A slurry bioreactor using a dissimilatory arsenate (As(V))-reducing bacterium is proposed for remediation of arsenic-contaminated soils. Bacterial As(V) reduction can cause arsenic extraction from the solid to the liquid phase because arsenite, As(III), is much less adsorptive than As(V). A mathematical model was developed incorporating the reversible sorption process of arsenic as well as bacterial growth and decay via As(V) reduction. A linear isotherm equation expressed the sorption process. The model included Haldane kinetics with high As(V) concentrations and cell inactivation by toxicity due to As(III). Extraction experiments used synthetic contaminated soils (forest soil, Soil SF, 1100 mg kg − 1 ; paddy soil, Soil SP, 1100 mg kg − 1 ) and actual contaminated soils (Soil AH 2200 mg kg − 1 and Soil AL, 220 mg kg − 1 ) at 5% w/v slurry concentration. Simulation results matched the observed changes of arsenic concentrations in the liquid phase.

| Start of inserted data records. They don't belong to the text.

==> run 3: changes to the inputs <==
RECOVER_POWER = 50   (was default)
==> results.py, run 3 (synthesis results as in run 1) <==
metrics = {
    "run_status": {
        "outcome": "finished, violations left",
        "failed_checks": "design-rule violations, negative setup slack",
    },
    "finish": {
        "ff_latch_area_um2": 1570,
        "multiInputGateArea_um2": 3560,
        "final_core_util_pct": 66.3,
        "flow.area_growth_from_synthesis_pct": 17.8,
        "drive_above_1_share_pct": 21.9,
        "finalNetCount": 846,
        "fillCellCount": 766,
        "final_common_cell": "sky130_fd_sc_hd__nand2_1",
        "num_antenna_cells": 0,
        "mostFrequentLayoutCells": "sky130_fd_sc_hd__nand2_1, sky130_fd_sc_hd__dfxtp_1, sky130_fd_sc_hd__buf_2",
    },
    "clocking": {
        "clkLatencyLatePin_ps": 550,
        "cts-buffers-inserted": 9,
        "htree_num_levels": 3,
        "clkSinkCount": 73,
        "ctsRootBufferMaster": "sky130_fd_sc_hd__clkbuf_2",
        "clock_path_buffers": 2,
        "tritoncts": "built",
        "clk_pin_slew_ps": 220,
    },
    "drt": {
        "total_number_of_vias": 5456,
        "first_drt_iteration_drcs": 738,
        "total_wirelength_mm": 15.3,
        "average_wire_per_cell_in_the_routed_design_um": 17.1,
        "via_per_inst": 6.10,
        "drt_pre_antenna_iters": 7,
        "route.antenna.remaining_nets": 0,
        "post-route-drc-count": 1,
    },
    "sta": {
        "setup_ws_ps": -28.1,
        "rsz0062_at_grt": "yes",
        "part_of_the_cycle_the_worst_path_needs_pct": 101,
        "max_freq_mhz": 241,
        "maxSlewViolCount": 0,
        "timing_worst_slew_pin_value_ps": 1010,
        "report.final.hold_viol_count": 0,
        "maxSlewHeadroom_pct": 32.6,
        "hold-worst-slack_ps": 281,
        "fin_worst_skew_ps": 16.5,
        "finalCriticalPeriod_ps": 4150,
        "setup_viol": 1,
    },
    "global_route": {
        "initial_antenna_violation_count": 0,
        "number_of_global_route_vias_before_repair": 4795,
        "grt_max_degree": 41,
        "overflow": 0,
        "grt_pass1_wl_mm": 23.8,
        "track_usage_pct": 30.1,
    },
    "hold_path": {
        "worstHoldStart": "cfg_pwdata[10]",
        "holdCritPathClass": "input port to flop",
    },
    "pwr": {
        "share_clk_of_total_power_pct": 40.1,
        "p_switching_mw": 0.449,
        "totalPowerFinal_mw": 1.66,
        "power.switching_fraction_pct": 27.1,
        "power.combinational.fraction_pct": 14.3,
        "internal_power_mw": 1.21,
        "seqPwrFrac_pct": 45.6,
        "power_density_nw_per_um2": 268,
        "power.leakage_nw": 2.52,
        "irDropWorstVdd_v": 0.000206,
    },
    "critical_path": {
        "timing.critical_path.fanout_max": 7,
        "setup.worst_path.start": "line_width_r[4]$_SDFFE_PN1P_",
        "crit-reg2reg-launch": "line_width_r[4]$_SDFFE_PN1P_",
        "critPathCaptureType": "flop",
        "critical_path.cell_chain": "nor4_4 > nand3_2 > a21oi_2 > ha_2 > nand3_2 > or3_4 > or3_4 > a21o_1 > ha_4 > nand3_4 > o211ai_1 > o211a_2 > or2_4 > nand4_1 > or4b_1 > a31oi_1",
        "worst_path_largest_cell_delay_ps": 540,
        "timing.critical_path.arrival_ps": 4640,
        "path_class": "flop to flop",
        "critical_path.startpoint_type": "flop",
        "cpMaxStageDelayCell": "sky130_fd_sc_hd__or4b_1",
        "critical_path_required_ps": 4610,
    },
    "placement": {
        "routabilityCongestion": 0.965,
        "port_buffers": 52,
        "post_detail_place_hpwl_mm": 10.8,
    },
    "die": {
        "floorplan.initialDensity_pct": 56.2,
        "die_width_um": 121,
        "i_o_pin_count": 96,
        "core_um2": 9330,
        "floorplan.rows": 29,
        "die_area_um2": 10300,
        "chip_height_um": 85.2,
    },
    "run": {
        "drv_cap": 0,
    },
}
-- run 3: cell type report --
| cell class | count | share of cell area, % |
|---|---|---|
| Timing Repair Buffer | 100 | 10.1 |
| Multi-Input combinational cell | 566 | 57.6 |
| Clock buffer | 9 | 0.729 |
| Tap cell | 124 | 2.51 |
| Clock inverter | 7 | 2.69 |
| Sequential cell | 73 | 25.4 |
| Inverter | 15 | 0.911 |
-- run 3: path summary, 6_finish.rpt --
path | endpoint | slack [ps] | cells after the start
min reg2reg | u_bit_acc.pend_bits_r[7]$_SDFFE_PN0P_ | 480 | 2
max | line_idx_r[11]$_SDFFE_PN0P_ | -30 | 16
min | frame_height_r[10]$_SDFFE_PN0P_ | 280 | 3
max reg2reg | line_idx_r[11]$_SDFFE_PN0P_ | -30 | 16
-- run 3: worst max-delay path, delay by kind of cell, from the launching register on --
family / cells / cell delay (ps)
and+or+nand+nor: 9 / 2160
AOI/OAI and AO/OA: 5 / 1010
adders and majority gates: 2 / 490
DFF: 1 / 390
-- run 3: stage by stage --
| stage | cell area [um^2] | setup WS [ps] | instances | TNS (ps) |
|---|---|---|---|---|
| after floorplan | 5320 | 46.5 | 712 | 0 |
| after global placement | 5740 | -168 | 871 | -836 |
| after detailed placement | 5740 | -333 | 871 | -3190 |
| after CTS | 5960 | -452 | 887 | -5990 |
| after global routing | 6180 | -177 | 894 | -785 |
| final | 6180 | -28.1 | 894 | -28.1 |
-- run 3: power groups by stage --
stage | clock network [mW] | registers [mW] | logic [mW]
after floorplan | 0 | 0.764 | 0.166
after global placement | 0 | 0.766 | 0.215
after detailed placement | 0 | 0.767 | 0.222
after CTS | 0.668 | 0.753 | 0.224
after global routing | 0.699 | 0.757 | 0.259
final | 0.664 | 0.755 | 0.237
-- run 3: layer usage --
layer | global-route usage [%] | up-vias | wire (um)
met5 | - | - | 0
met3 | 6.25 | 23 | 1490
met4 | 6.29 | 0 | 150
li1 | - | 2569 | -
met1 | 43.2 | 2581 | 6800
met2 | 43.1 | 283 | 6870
$ cat src/arans_pkg.sv
// ----------------------------------------------------------------------------
// arans_pkg
// Types, widths and codes shared by the adaptive rANS symbol model.
// ----------------------------------------------------------------------------
package arans_pkg;

  localparam int SCALE_BITS  = 14;
  localparam int SCALE_SLOTS = 1 << SCALE_BITS;
  localparam int NSYM        = 256;

  localparam int MODE_W     = 3;
  localparam int SYM_W      = 8;
  localparam int SLOT_W     = 14;
  localparam int NFREQ_W    = 15;
  localparam int RSTART_W   = 14;

  localparam int CNT_W      = 27;
  localparam int TOT_W      = 28;
  localparam int NORM_W     = SCALE_BITS + 1;
  localparam int SUM_W      = NORM_W + SYM_W;
  localparam int IDX_W      = SYM_W + 1;
  localparam int DIV_STEPS  = SCALE_BITS + 1;
  localparam int DIV_STEP_W = $clog2(DIV_STEPS + 1);

  typedef logic [SYM_W-1:0]      sym_t;
  typedef logic [CNT_W-1:0]      cnt_t;
  typedef logic [TOT_W-1:0]      tot_t;
  typedef logic [TOT_W:0]        rem_t;
  typedef logic [NORM_W-1:0]     norm_t;
  typedef logic [SUM_W-1:0]      sum_t;
  typedef logic [IDX_W-1:0]      idx_t;
  typedef logic [SCALE_BITS-1:0] slot_idx_t;
  typedef logic [DIV_STEP_W-1:0] div_step_t;
  typedef logic [MODE_W-1:0]     mode_t;

  localparam tot_t  HALVE_LIMIT = tot_t'(1 << 27);
  localparam tot_t  TOTAL_RESET = tot_t'(NSYM);
  localparam idx_t  IDX_LAST    = idx_t'(NSYM - 1);
  localparam idx_t  IDX_END     = idx_t'(NSYM);

  localparam mode_t MODE_UPDATE  = 3'd0;
  localparam mode_t MODE_SWAP    = 3'd1;
  localparam mode_t MODE_REBUILD = 3'd2;
  localparam mode_t MODE_QUERY   = 3'd3;
  localparam mode_t MODE_LOOKUP  = 3'd4;

  typedef struct packed {
    logic [MODE_W-1:0] mode;
    logic [SYM_W-1:0]  symbol;
    logic [SLOT_W-1:0] slot;
  } in_item_t;

  typedef struct packed {
    logic [NFREQ_W-1:0]  norm_freq;
    logic [RSTART_W-1:0] range_start;
    logic [SYM_W-1:0]    symbol_out;
  } out_item_t;

  typedef struct packed {
    logic start;
    cnt_t num;
    tot_t den;
  } div_req_t;

  typedef struct packed {
    logic  done;
    norm_t quot;
  } div_rsp_t;

  typedef enum logic [4:0] {
    ST_INIT,
    ST_IDLE,
    ST_UPD_RD,
    ST_UPD_WR,
    ST_HALVE,
    ST_SWP_RD,
    ST_SWP_ORD,
    ST_SWP_W1,
    ST_SWP_W2,
    ST_SWP_W3,
    ST_QRY,
    ST_QRY_CAP,
    ST_LKP,
    ST_LKP_CAP,
    ST_RB_RD,
    ST_RB_GO,
    ST_RB_DIV,
    ST_ADJ_CHK,
    ST_ADJ_SCAN,
    ST_ADJ_FIX,
    ST_LAY_ORD,
    ST_LAY_NRM,
    ST_LAY_HEAD,
    ST_LAY_FILL,
    ST_RESP
  } core_state_t;

endpackage
**config.mk**
```make
export PLATFORM = sky130hd
export DESIGN_NAME = weekly_time_switch_io_controller_flat
export DESIGN_NICKNAME = d
export VERILOG_FILES = /design/src/rtl/wtsw_pkg.sv /design/src/rtl/wtsw_if.sv /design/src/rtl/wtsw_ctrl.sv /design/src/rtl/wtsw_dp.sv /design/src/rtl/weekly_time_switch_io_controller.sv /design/src/flat_wrapper.sv
export SDC_FILE = /design/constraint.sdc
export NUM_CORES = 1
export LEC_CHECK = 0
export BUFFER_PORTS_ARGS = -buffer_cell sky130_fd_sc_hd__buf_2
export CAP_MARGIN = 20
export CORE_ASPECT_RATIO = 0.75
export CORE_MARGIN = 10
export CORE_UTILIZATION = 50
export DETAILED_ROUTE_END_ITERATION = 12
export PLACE_DENSITY = 0.78
export SLEW_MARGIN = 20
export SYNTH_ARGS = -nofsm -noshare
export SYNTH_HDL_FRONTEND = slang
export SYNTH_SLANG_ARGS = --single-unit
```
**constraint.sdc**
```tcl
create_clock -name clk -period 6.5 [get_ports clk]
set_input_delay 1.3 -clock clk [delete_from_list [all_inputs] [get_ports clk]]
set_output_delay 1.3 -clock clk [all_outputs]
set_load 0.01 [all_outputs]
```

The respective extraction efficiencies of arsenic were 63%, 41%, 20%, and 55% for SF, SP, AH, and AL soils. Sensitivity analyses showed that the rate-limiting step was the desorption rate of As(V) from the solid to the liquid phase, rather than the As(V)-reducing rate. The proposed model provides a useful framework for understanding and predicting the extraction of arsenic from soil.